▶ [REQUIRED ACTION] Which lines run from the one containing "xor gates and xnor gates: 22 / 22 / 0.0452" to the end of the material below? Retype exactly those, both ends included, and nothing else.

------ RECORDS SUPPLIED

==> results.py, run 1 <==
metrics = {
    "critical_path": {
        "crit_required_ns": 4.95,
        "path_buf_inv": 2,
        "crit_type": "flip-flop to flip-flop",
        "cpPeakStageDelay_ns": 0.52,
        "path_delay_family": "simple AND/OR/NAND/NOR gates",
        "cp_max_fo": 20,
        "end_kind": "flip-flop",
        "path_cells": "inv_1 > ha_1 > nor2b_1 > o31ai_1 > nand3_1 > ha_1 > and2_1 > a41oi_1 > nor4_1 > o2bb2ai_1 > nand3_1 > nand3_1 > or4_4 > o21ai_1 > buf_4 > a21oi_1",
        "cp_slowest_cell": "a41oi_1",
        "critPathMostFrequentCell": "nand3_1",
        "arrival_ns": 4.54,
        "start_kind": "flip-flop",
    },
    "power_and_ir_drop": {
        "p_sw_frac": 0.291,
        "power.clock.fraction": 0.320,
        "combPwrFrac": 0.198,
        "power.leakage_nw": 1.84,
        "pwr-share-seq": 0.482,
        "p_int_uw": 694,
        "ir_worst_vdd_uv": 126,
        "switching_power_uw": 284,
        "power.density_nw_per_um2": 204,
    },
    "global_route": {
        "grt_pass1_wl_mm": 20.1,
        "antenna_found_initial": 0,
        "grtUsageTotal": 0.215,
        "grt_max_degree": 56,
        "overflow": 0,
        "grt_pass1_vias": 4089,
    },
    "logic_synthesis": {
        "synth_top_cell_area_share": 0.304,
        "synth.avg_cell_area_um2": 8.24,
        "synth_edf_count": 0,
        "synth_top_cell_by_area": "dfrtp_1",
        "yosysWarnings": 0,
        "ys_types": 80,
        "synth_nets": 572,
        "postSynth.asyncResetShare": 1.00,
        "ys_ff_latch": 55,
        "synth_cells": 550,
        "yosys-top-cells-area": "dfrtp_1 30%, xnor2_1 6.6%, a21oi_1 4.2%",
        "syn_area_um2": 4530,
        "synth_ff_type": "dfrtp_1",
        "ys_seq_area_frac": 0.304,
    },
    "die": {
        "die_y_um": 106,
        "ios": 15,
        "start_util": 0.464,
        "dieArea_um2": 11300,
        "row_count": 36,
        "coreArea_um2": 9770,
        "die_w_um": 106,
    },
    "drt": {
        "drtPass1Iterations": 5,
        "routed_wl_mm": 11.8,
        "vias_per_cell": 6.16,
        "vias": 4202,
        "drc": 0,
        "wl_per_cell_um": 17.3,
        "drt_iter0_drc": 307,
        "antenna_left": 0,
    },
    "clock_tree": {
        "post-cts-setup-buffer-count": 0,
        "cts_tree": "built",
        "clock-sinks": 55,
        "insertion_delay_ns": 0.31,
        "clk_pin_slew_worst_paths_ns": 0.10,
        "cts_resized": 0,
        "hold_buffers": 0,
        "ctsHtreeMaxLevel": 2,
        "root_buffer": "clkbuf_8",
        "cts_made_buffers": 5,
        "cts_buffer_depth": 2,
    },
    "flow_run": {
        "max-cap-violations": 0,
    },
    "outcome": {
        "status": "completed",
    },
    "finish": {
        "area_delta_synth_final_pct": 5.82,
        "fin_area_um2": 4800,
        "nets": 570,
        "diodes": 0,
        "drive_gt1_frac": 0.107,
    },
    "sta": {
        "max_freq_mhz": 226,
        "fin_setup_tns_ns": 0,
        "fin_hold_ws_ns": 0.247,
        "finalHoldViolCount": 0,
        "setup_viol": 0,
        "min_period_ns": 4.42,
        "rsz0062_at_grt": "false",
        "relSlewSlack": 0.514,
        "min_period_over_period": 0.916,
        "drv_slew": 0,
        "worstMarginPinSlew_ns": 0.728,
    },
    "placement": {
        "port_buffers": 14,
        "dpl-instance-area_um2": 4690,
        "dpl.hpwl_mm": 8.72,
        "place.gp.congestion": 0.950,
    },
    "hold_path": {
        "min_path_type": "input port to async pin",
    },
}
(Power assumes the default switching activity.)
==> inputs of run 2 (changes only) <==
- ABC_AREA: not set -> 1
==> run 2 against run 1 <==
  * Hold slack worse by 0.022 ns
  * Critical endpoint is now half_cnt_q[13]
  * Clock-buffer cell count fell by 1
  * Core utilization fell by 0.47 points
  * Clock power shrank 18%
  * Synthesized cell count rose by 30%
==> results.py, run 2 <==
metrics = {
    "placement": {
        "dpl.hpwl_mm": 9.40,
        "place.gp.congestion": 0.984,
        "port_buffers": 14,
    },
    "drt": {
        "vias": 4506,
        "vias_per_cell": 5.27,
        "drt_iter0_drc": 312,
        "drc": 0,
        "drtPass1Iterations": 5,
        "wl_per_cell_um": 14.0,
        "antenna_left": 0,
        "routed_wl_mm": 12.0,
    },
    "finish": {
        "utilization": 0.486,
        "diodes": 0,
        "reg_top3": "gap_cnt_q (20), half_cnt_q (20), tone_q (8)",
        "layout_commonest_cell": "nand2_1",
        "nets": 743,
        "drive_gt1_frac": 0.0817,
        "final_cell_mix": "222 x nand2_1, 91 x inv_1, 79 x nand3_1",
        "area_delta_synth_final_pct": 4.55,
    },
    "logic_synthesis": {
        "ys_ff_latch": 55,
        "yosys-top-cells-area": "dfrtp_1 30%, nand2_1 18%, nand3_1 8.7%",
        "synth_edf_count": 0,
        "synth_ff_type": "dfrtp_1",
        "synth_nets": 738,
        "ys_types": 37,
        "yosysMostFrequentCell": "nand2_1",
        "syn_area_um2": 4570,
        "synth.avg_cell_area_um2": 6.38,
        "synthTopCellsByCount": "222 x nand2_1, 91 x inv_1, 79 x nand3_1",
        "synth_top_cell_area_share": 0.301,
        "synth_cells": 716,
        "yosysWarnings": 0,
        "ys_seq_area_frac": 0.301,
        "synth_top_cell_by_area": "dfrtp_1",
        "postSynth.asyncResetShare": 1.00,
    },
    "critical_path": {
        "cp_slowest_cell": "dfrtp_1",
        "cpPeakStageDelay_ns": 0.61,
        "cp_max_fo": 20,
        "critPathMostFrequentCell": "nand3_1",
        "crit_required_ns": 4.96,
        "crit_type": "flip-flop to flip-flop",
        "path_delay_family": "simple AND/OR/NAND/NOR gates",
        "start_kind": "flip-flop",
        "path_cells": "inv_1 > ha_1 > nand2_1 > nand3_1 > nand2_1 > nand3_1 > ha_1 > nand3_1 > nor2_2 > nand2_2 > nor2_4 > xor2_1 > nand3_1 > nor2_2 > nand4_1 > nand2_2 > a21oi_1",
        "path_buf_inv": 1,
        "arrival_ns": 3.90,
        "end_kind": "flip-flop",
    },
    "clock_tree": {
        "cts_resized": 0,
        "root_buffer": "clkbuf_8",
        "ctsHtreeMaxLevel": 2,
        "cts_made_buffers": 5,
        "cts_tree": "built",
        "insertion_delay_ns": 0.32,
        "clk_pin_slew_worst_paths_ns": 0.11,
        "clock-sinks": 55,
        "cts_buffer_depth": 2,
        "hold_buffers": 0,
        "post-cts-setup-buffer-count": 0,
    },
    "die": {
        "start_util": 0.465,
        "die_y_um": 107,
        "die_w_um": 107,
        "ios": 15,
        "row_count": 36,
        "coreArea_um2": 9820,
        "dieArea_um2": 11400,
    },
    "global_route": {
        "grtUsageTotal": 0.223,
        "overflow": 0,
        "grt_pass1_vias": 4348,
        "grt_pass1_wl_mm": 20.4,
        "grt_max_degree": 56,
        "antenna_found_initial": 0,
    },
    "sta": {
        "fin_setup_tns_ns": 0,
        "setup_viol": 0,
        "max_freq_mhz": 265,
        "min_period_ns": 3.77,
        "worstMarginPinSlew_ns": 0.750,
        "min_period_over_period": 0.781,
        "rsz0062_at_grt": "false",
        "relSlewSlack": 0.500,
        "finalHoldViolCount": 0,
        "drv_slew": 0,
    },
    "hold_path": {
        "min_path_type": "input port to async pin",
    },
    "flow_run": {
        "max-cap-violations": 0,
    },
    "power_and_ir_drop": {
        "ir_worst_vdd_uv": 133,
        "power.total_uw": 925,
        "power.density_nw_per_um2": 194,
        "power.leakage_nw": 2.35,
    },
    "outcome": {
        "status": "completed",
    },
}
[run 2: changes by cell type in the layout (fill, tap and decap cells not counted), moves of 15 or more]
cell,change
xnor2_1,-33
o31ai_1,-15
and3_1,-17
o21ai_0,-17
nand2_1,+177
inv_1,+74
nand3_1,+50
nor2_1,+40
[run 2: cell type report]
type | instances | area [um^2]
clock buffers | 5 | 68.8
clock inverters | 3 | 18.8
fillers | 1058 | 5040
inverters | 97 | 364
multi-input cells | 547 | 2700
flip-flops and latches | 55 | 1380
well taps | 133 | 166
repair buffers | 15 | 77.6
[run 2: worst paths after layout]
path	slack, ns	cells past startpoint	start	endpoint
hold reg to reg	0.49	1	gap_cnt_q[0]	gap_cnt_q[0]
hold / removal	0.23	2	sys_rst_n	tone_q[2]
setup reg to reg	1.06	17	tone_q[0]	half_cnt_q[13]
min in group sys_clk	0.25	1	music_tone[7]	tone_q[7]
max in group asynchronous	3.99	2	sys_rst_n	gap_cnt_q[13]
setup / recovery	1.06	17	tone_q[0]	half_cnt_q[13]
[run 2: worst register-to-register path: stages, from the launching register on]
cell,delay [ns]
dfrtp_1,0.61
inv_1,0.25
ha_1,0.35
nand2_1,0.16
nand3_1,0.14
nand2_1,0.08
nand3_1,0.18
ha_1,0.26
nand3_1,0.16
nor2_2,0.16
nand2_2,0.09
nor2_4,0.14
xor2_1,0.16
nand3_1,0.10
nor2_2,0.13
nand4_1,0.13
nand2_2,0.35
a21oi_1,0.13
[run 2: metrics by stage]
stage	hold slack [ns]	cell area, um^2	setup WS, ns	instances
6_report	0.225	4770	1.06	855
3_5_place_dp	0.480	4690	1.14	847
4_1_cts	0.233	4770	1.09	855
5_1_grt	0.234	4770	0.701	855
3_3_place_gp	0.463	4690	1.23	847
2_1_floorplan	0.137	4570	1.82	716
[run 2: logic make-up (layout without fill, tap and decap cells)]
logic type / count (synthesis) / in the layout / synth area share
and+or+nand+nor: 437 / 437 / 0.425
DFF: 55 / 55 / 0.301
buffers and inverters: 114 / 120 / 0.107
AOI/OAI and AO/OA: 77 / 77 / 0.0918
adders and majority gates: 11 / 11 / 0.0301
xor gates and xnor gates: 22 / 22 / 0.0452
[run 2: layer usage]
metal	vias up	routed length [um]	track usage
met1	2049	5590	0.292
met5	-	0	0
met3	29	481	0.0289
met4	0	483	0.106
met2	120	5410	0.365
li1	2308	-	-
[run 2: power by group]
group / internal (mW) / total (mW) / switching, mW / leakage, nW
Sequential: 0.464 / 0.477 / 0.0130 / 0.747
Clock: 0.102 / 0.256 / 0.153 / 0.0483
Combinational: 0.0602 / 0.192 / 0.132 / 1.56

------------

▶ [YOUR SOLUTION]
xor gates and xnor gates: 22 / 22 / 0.0452
[run 2: layer usage]
metal	vias up	routed length [um]	track usage
met1	2049	5590	0.292
met5	-	0	0
met3	29	481	0.0289
met4	0	483	0.106
met2	120	5410	0.365
li1	2308	-	-
[run 2: power by group]
group / internal (mW) / total (mW) / switching, mW / leakage, nW
Sequential: 0.464 / 0.477 / 0.0130 / 0.747
Clock: 0.102 / 0.256 / 0.153 / 0.0483
Combinational: 0.0602 / 0.192 / 0.132 / 1.56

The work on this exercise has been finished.